The Bricks Used To Create This Elephant Theater Are Made Out Of Animal Waste | Bangkok Project Studio

The Bricks Used To Create This Elephant Theater Are Made Out Of Animal Waste | Bangkok Project Studio

Boonserm Premthada, the founder of Bangkok Project Studio, has built the Elephant Theater as part of the Biennale Architecture and Landscape of Versailles 2022. The project is an architectural application of the firm’s World Elephant Project which explores the ways to upcycle the animal waste into construction material. Premthada used the dung of the domesticated elephants that spread along the roads of Thailand’s Ta Klang Village to create these bricks. He transported the bricks to France to create the pavilion. According to Premthada, winner of The Design Prize 2021, the plant-eating animals generally “feed on Napier grass, their droppings are fibrous and therefore ideal for use in brickmaking.” Read more about the project below at SURFACES REPORTER (SR):

Also Read: Bricks Made of 577,367 Pounds of Recycled Waste adorn this Manhattan Building’s Facade | The West

Large, Round Bricks

Each of the circular bricks created by Premthada using animal waste measures 255 millimeters in diameter and has a thickness of 50 millimeters.

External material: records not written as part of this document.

===== src/design/cordic_rotate_vector_macros.svh =====
// Assertion macros for the CORDIC rotation and vectoring unit.
// Simulation builds get concurrent assertions; synthesis builds get empty bodies.
`ifndef CORDIC_ROTATE_VECTOR_MACROS_SVH
`define CORDIC_ROTATE_VECTOR_MACROS_SVH
`ifndef SYNTHESIS
`define CRV_ASSERT_IMP(label, clk, rst_n, ante, cons) \
    label: assert property (@(posedge clk) disable iff (!rst_n) (ante) |-> (cons)) \
        else $error("CORDIC unit check failed");
`define CRV_ASSERT_NXT(label, clk, rst_n, ante, cons) \
    label: assert property (@(posedge clk) disable iff (!rst_n) (ante) |=> (cons)) \
        else $error("CORDIC unit check failed");
`else
`define CRV_ASSERT_IMP(label, clk, rst_n, ante, cons)
`define CRV_ASSERT_NXT(label, clk, rst_n, ante, cons)
`endif
`endif


===== src/design/crv_pkg.sv =====
// Shared types, constants and ROMs for the CORDIC rotation and vectoring unit.
// No dependencies; used by every module of the block.
package crv_pkg;

    localparam int DATA_WIDTH = 16;
    localparam int VEC_GUARD  = 8;
    localparam int XY_W       = 34;
    localparam int ACC_W      = 35;
    localparam int GAIN_W     = 16;
    localparam int PROD_W     = XY_W + GAIN_W + 1;
    localparam int PHASE_LIM  = 25736;
    localparam int TRIG_LIM   = 16384;

    localparam logic ACT_VECTOR = 1'b0;
    localparam logic ACT_ROTATE = 1'b1;

    localparam logic signed [ACC_W-1:0] HALF_PI_A = ACC_W'(1686629713);
    localparam logic signed [XY_W-1:0]  UNIT_A    = XY_W'(1073741824);

    localparam logic [29:0] ATAN_ROM [32] = '{
        30'd843314856, 30'd497837829, 30'd263043836, 30'd133525158,
        30'd67021686,  30'd33543515,  30'd16775850,  30'd8388437,
        30'd4194282,   30'd2097149,   30'd1048575,   30'd524287,
        30'd262143,    30'd131071,    30'd65535,     30'd32767,
        30'd16383,     30'd8191,      30'd4095,      30'd2047,
        30'd1023,      30'd511,       30'd255,       30'd127,
        30'd63,        30'd31,        30'd15,        30'd8,
        30'd4,         30'd2,         30'd1,         30'd0
    };

    localparam logic [GAIN_W-1:0] INV_GAIN_ROM [16] = '{
        16'd46341, 16'd41449, 16'd40211, 16'd39901,
        16'd39823, 16'd39803, 16'd39799, 16'd39797,
        16'd39797, 16'd39797, 16'd39797, 16'd39797,
        16'd39797, 16'd39797, 16'd39797, 16'd39797
    };

    typedef struct packed {
        logic                         action;
        logic signed [DATA_WIDTH-1:0] in_x;
        logic signed [DATA_WIDTH-1:0] in_y;
        logic signed [15:0]           target_angle;
    } t_in_word;

    typedef struct packed {
        logic        [DATA_WIDTH-1:0] magnitude;
        logic signed [15:0]           phase;
        logic signed [15:0]           cosine;
        logic signed [15:0]           sine;
    } t_out_word;

    typedef struct packed {
        logic                    action;
        logic signed [XY_W-1:0]  x;
        logic signed [XY_W-1:0]  y;
        logic signed [ACC_W-1:0] acc;
        logic signed [ACC_W-1:0] t;
    } t_stage;

endpackage


===== src/design/crv_stage.sv =====
// One registered CORDIC micro-rotation stage with a fixed shift of STAGE_IDX.
// Depends on crv_pkg for the stage word type and the arctangent ROM.
module crv_stage import crv_pkg::*; #(
    parameter int STAGE_IDX = 0
) (
    input  logic       i_clk,
    input  logic       i_rst_n,
    input  logic [3:0] i_last_stage,
    input  logic       i_valid,
    input  t_stage     i_data,
    output logic       o_valid,
    output t_stage     o_data
);

    localparam logic [5:0]              IDX    = 6'(STAGE_IDX);
    localparam logic signed [ACC_W-1:0] ATAN_L = ACC_W'(ATAN_ROM[STAGE_IDX]);

    logic                   active;
    logic                   neg;
    logic signed [XY_W-1:0] x_sh;
    logic signed [XY_W-1:0] y_sh;
    t_stage                 n_data;
    t_stage                 r_data;
    logic                   r_valid;

    always_comb begin
        active = IDX <= {2'b00, i_last_stage};
        x_sh   = i_data.x >>> STAGE_IDX;
        y_sh   = i_data.y >>> STAGE_IDX;
        if (i_data.action == ACT_ROTATE) begin
            neg = i_data.t < i_data.acc;
        end else begin
            neg = !i_data.y[XY_W-1];
        end
        n_data = i_data;
        if (active) begin
            if (neg) begin
                n_data.x   = i_data.x + y_sh;
                n_data.y   = i_data.y - x_sh;
                n_data.acc = i_data.acc - ATAN_L;
            end else begin
                n_data.x   = i_data.x - y_sh;
                n_data.y   = i_data.y + x_sh;
                n_data.acc = i_data.acc + ATAN_L;
            end
        end
    end

    always_ff @(posedge i_clk) begin
        if (!i_rst_n) begin
            r_valid <= 1'b0;
        end else begin
            r_valid <= i_valid;
        end
    end

    always_ff @(posedge i_clk) begin
        r_data <= n_data;
    end

    assign o_valid = r_valid;
    assign o_data  = r_data;

endmodule


===== config.mk =====
export PLATFORM = sky130hd
export DESIGN_NAME = crv_stage
export DESIGN_NICKNAME = d
export VERILOG_FILES = /design/src/design/cordic_rotate_vector_macros.svh /design/src/design/crv_pkg.sv /design/src/design/crv_stage.sv
export SDC_FILE = /design/constraint.sdc
export NUM_CORES = 1
export LEC_CHECK = 0
export ABC_AREA = 1
export ABC_CLOCK_PERIOD_IN_PS = 3800
export BUFFER_PORTS_ARGS = -buffer_cell sky130_fd_sc_hd__buf_2
export CORE_MARGIN = 2
export CORE_UTILIZATION = 50
export CTS_CLUSTER_SIZE = 25
export DETAILED_ROUTE_END_ITERATION = 8
export GPL_ROUTABILITY_DRIVEN = 0
export PLACE_DENSITY = 0.78
export SLEW_MARGIN = 15
export SYNTH_ARGS = -nofsm -noshare
export SYNTH_HDL_FRONTEND = slang
export SYNTH_SLANG_ARGS = --single-unit

===== constraint.sdc =====
create_clock -name i_clk -period 3.8 [get_ports i_clk]
set_input_delay 0.57 -clock i_clk [delete_from_list [all_inputs] [get_ports i_clk]]
set_output_delay 0.57 -clock i_clk [all_outputs]
set_load 0.005 [all_outputs]

==> results.py <==
metrics = {
    "global_route": {
        "grt_util_met3": 0.0329,
        "grt_max_degree": 69,
        "grt_pass1_vias": 12600,
        "met1_usage": 0.367,
        "grt.overflow.total": 0,
        "busiest_layer": "met2",
        "antenna_found_initial": 0,
        "grt_pass1_wl_um": 61000,
        "grt.total_usage": 0.291,
        "use_met2": 0.502,
    },
    "synthesis": {
        "synth_area_per_cell_um2": 6.52,
        "ys.flop_type": "dfxtp_1",
        "synth_top_area_share": 0.226,
        "yosys-top-cells-area": "dfxtp_1, ha_1, nand2_1, inv_1, a21oi_1",
        "ys_seq_elements": 139,
        "synth.most_common_cell": "nand2_1",
        "yosys.area.top_type": "dfxtp_1",
        "synthTopCellsByCount": "nand2_1, inv_1, a21oi_1, nor2_1, o21ai_0",
        "syn_area_um2": 12300,
        "synth-async-reset-ratio": 0,
        "synthCells": 1891,
        "yosysSeqAreaShare": 0.226,
        "yosysWarnings": 0,
        "synth_nets": 2189,
        "yosysUniqueCellTypes": 47,
        "synth_edf_count": 0,
    },
    "timing": {
        "period_needed_ns": 3.52,
        "maxSlewViolCount": 0,
        "hold_viol_final": 0,
        "whs_ns": 0.260,
        "rsz0062_at_grt": "false",
        "relSlewSlack": 0.434,
        "max_freq_ghz": 0.284,
        "worst_pin_slew_ns": 0.838,
        "finalSetupViolCount": 0,
        "fin_crit_sh": 0.927,
    },
    "critical_path": {
        "slowest_stage": "o21ai_0",
        "crit_arrival_ns": 3.84,
        "cp-end-kind": "flop",
        "crit_chain": "buf_2, inv_1, ha_1, a21oi_1, nand2_1, nand2_1, nand2_1, nand2_1, nand2_1, nor2_1, buf_4, nand3_2, nand3_2, nand2_8, ha_1, nand2_1, o21ai_0, nand3_1, a21oi_1, nor2_1, nand3_1, nand2_1",
        "cpMostUsedCell": "nand2_1",
        "cp.depth": 22,
        "worstPathMaxFanout": 21,
        "critPathLaunchType": "primary input",
        "required_ns": 4.12,
        "crit_family": "simple AND/OR/NAND/NOR gates",
        "crit_buf_inv": 3,
        "max_stage_delay_ns": 0.49,
        "crit_type": "in -> reg",
    },
    "cells_and_area": {
        "syn_to_final_growth_pct": 19.9,
        "layout.nets": 2480,
        "fill_cells": 2239,
        "antennaDiodeCount": 0,
        "drive_gt1_frac": 0.186,
    },
    "routing": {
        "route.vias.total": 13500,
        "drc": 0,
        "detail_route.vias_per_cell": 5.36,
        "post_drt_wl_per_cell_um": 15.4,
        "antenna_left": 0,
        "first_pass_iters": 7,
        "routed_wl_um": 38900,
        "first_iter_violations": 1404,
    },
    "hold_path": {
        "hold_depth": 1,
        "hp-class": "in -> reg",
        "min_to": "o_data[20]",
        "worstHoldStart": "i_data[20]",
    },
    "die": {
        "die_w_um": 161,
        "dieArea_um2": 25900,
        "initial_core_util": 0.508,
        "io_pins": 286,
        "rows": 57,
        "core_um2": 24200,
        "die_h_um": 161,
    },
    "pwr": {
        "power_w": 0.00585,
        "p_leak_nw": 8.06,
        "power.density_nw_per_um2": 396,
        "max-vdd-ir-drop_v": 0.000196,
    },
    "clock_tree": {
        "clk_pin_slew_worst_paths_ns": 0.06,
        "cts_hold_buf": 0,
        "cts_tree": "done",
        "numCtsBuffers": 17,
        "ctsLongestPathBuffers": 2,
        "htreeDepth": 4,
        "post-cts-setup-buffers": 0,
        "cts.sinks": 139,
        "clockRootBuffer": "clkbuf_16",
    },
    "placement": {
        "dp_hpwl_um": 32200,
        "io_buffers": 281,
    },
    "run": {
        "maxCapViolCount": 0,
    },
    "status": {
        "outcome": "completed",
    },
}
## layout make-up
type / count / area (µm²) / area share
Clock inverter: 10 / 92.6 / 0.00627
Sequential cell: 139 / 2780 / 0.188
Clock buffer: 22 / 464 / 0.0314
Inverter: 323 / 1210 / 0.0821
Timing Repair Buffer: 316 / 1680 / 0.114
Multi-Input combinational cell: 1385 / 8140 / 0.551
Tap cell: 324 / 405 / 0.0274
## metrics by stage
step	util	area (µm²)	TNS [ns]	cells	setup slack (ns)
final	0.609	14800	0	2519	0.279
after detailed placement	0.586	14200	-0.230	2487	-0.0850
after CTS	0.609	14800	0	2519	0.282
after global placement	0.586	14200	-0.0566	2487	-0.0566
after global routing	0.609	14800	0	2519	0.0418
after floorplan	-	12300	0	1891	0.0774
## sequential cells by signal, summed over array words and instances, names as in the netlist
name     flops
o_data     138
o_valid      1
## cells by family after synthesis
family	synth area share
buffers and inverters	0.115
flip-flops	0.226
adder cells (fa/ha/maj)	0.156
AND/OR/NAND/NOR	0.250
multiplexers	0.00162
XOR/XNOR	0.0704
AO/OA/AOI/OAI	0.181
## metal layers
layer,up-vias,share of wire
met5,-,0
met4,0,0.049
met3,155,0.090
met2,722,0.47
met1,6026,0.39
li1,6587,-
## worst max-delay path by stage
stage | from | endpoint | slack (ns)
5_1_grt | i_data[57] | o_data[69] | 0.04
3_3_place_gp | i_data[57] | o_data[69] | -0.06
2_1_floorplan | i_data[69] | o_data[65] | 0.08
4_1_cts | i_data[69] | o_data[69] | 0.28
6_report | i_data[57] | o_data[69] | 0.28
3_5_place_dp | i_data[57] | o_data[69] | -0.09
## where the power goes
| group | switching, W | leakage (nW) | internal, W |
|---|---|---|---|
| Clock | 0.000663 | 0.263 | 0.000934 |
| Combinational | 0.00153 | 6.62 | 0.000883 |
| Sequential | 0.0000763 | 1.17 | 0.00177 |
| Total | 0.00227 | 8.06 | 0.00359 |
## cells in the final DEF, fill, tap and decap left out, types with 8 or more instances in the layout
cell type,instances
nand2_1,410
inv_1,315
buf_2,281
a21oi_1,178
nor2_1,177
o21ai_0,158
ha_1,149
dfxtp_1,139
xor2_1,94
nand3_1,57
buf_4,34
nand2_2,21
nor3_1,18
clkbuf_16,17
o21bai_1,11
o21a_1,11
nand2_4,10
o211ai_1,10
nor2_4,9
nor2_2,8
## repair_timing
action                     CTS  global route
resized for setup            0             2
hold endpoints to repair     0             0
setup endpoints to repair    0            11
Power figures use the tool's default switching activity.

The brick has a vertical gap of steel reinforcement that gives enough strength to it. These circular bricks are stacked on top of one another that giving a huge, column-like appearance.

A Secret Garden

The pavilion contains a secret garden inside it, which has open sky sunlight over it that allows air to circulate through the structure.

The walking pathway is enclosed by a group of plant pots.

Upcycling of Waste Into Brick

Boonserm Premthada notes that the Elephants residing in the Thai village are fed locally-grown Napier grass, which contains a large amount of plant fiber- a perfect construction material. He further explains that the elephants have round droppings with a diameter of 180 millimeters. Further, the dark green colour of these droppings later turns into the brownish green after exposure to sun and air. 

These bricks are handcrafted one by one using elephant dung. After getting the elephant dung from the villagers, the design team dried it and then put it in a large blender to cut up the fibres. Then, it is mixed with cement, sand and little water and transferred into steel molds.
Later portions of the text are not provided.